Directions: Stop after the line that contains "In this exercise"; until then, restate each line of the entries word for word from the very first.

Input material:
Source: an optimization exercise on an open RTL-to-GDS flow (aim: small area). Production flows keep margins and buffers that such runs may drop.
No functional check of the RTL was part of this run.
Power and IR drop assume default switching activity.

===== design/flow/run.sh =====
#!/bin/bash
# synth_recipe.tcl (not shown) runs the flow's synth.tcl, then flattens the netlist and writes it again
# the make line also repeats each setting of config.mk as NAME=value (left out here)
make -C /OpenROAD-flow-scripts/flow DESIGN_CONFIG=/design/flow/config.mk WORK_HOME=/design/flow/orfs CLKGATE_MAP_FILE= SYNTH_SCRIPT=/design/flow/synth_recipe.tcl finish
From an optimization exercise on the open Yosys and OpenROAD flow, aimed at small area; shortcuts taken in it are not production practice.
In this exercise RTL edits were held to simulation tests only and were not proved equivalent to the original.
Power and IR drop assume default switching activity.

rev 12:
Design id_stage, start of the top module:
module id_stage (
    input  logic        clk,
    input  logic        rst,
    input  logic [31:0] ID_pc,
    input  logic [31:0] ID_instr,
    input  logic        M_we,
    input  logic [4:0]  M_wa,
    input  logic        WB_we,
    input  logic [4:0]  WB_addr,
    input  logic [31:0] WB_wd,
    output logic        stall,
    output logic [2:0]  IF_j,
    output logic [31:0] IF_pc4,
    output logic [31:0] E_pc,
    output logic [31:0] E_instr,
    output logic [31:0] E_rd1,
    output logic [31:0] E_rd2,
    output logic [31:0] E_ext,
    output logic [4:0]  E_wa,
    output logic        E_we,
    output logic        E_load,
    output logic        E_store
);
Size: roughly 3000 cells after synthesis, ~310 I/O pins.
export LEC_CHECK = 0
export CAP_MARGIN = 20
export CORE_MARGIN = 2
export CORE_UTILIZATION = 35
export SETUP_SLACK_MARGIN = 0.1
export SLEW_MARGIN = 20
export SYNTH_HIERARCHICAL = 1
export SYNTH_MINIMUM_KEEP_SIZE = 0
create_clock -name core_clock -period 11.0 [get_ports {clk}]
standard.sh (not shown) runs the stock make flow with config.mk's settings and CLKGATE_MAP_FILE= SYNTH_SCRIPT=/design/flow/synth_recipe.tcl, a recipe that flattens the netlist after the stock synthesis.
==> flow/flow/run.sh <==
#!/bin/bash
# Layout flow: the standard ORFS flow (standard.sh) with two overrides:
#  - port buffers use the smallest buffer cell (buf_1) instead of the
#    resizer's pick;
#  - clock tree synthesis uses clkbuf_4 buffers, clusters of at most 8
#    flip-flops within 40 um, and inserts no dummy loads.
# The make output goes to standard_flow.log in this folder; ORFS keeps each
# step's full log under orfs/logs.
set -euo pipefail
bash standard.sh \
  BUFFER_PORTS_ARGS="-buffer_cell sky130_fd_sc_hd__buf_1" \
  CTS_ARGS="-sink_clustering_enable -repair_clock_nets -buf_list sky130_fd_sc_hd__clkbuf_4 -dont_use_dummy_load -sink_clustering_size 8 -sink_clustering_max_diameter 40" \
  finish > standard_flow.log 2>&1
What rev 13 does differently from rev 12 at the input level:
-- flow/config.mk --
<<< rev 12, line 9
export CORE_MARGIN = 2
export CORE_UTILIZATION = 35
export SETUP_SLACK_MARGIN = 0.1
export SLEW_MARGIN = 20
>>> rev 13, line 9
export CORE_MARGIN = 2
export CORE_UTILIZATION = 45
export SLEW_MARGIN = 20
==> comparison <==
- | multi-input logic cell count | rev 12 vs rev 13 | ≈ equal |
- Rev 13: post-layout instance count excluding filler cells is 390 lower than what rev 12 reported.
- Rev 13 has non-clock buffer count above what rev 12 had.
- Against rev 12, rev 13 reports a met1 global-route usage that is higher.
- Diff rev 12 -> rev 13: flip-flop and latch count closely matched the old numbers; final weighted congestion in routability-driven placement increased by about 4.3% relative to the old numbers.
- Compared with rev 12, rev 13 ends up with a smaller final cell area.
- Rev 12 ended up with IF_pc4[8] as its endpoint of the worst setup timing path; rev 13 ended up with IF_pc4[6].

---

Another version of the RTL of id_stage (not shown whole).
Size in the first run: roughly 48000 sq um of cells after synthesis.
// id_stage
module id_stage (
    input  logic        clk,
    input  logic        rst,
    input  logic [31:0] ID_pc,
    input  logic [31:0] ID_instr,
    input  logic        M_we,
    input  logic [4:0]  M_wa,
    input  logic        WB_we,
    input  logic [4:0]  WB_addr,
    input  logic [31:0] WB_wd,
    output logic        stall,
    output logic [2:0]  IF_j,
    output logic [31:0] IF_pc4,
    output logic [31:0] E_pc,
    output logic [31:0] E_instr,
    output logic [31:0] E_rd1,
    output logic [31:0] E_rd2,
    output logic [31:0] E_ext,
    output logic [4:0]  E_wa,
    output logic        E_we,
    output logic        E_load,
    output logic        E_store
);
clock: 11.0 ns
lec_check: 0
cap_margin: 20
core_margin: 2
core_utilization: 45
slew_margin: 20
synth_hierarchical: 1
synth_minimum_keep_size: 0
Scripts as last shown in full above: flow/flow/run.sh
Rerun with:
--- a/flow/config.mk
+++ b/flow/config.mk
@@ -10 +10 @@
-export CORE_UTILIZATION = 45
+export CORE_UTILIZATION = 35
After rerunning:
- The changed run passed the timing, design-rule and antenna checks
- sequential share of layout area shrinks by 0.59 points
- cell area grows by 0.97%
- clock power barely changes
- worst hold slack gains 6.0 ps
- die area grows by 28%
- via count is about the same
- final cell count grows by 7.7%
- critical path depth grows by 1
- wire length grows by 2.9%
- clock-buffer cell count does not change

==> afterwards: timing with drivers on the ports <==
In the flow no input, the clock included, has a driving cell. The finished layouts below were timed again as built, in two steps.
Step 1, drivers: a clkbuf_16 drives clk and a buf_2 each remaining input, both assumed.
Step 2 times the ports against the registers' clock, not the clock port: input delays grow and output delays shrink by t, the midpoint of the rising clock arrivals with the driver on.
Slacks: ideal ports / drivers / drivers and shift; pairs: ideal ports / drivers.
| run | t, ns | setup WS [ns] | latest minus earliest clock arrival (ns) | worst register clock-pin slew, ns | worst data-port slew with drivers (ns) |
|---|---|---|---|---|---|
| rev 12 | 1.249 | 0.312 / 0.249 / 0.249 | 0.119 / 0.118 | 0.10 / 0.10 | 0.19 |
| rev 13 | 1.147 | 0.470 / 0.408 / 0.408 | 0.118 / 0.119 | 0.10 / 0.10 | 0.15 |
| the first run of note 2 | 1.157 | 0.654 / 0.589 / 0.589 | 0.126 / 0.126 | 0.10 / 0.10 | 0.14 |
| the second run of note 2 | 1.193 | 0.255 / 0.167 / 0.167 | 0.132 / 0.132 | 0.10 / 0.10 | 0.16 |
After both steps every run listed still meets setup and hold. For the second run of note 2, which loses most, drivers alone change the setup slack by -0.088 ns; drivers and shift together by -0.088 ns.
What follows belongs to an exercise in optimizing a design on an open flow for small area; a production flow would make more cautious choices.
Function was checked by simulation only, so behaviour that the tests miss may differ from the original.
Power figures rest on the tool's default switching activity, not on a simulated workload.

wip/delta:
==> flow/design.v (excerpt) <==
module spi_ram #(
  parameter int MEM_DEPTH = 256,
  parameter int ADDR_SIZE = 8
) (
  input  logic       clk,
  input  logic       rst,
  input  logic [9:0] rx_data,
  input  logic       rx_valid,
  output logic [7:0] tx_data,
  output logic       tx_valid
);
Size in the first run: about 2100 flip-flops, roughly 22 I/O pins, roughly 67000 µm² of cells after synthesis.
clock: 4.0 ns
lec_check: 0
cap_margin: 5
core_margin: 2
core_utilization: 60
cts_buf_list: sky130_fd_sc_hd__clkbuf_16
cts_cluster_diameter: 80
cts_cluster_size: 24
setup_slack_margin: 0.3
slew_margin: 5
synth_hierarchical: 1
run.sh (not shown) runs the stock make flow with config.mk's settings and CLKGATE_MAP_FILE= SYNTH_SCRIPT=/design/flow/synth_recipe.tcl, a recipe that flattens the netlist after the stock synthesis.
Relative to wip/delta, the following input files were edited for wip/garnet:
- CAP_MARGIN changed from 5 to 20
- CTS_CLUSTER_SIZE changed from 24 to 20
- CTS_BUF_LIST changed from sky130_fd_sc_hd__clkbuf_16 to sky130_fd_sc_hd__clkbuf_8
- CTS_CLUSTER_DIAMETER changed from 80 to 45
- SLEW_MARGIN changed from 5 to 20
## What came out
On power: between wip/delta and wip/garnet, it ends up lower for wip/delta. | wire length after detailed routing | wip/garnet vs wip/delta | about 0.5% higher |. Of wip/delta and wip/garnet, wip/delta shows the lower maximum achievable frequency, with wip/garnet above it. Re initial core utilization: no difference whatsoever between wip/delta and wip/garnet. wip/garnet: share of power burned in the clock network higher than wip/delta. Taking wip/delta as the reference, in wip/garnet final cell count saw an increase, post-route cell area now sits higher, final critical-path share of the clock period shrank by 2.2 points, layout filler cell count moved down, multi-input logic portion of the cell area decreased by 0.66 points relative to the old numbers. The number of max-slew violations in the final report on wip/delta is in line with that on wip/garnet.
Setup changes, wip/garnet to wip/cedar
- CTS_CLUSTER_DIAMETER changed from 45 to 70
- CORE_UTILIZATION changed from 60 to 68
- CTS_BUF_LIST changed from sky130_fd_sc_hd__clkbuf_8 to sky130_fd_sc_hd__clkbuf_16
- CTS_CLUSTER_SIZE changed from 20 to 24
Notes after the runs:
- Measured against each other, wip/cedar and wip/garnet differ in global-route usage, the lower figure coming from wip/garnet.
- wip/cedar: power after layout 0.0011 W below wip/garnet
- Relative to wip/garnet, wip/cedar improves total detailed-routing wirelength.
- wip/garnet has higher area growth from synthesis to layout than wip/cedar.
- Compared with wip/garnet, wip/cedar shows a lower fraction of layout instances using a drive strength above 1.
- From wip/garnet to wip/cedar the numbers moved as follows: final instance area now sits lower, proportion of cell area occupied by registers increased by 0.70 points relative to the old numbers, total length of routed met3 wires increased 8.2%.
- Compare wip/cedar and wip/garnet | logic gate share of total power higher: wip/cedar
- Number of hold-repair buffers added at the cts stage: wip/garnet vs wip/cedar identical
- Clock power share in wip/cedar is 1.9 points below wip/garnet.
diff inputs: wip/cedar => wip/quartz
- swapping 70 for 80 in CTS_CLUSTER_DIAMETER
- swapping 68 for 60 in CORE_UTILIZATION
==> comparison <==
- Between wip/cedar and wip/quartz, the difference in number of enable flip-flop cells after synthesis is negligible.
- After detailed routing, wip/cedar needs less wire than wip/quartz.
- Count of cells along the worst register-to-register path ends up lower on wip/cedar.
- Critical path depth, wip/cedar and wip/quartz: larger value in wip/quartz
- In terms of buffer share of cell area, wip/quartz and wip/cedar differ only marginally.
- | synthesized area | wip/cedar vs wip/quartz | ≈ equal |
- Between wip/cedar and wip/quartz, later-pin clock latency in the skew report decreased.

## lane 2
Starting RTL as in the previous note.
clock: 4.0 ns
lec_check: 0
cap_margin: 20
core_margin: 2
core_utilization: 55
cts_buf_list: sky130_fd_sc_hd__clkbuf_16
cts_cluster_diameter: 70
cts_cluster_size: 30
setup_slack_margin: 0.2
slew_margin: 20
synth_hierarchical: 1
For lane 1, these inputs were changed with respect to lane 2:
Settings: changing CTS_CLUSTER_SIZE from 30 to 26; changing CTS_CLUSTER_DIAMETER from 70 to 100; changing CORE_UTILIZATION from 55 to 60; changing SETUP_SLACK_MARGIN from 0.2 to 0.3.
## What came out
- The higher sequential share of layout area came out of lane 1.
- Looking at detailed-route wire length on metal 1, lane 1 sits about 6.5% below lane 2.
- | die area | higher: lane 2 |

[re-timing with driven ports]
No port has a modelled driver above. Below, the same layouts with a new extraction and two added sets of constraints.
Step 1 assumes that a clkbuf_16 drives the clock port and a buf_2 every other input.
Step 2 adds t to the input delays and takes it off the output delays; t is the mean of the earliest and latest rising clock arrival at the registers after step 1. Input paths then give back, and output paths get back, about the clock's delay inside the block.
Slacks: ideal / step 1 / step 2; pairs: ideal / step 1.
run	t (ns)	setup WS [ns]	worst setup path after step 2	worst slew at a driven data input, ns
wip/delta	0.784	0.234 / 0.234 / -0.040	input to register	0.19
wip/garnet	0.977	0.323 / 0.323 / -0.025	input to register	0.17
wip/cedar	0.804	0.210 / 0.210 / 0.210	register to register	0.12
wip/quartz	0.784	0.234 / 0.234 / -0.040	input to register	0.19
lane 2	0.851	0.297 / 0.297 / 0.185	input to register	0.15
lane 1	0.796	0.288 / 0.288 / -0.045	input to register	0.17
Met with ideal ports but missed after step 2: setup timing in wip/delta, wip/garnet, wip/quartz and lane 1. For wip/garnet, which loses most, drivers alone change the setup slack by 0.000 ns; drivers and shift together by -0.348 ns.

Written solution:
Source: an optimization exercise on an open RTL-to-GDS flow (aim: small area). Production flows keep margins and buffers that such runs may drop.
No functional check of the RTL was part of this run.
Power and IR drop assume default switching activity.

===== design/flow/run.sh =====
#!/bin/bash
# synth_recipe.tcl (not shown) runs the flow's synth.tcl, then flattens the netlist and writes it again
# the make line also repeats each setting of config.mk as NAME=value (left out here)
make -C /OpenROAD-flow-scripts/flow DESIGN_CONFIG=/design/flow/config.mk WORK_HOME=/design/flow/orfs CLKGATE_MAP_FILE= SYNTH_SCRIPT=/design/flow/synth_recipe.tcl finish
From an optimization exercise on the open Yosys and OpenROAD flow, aimed at small area; shortcuts taken in it are not production practice.
In this exercise RTL edits were held to simulation tests only and were not proved equivalent to the original.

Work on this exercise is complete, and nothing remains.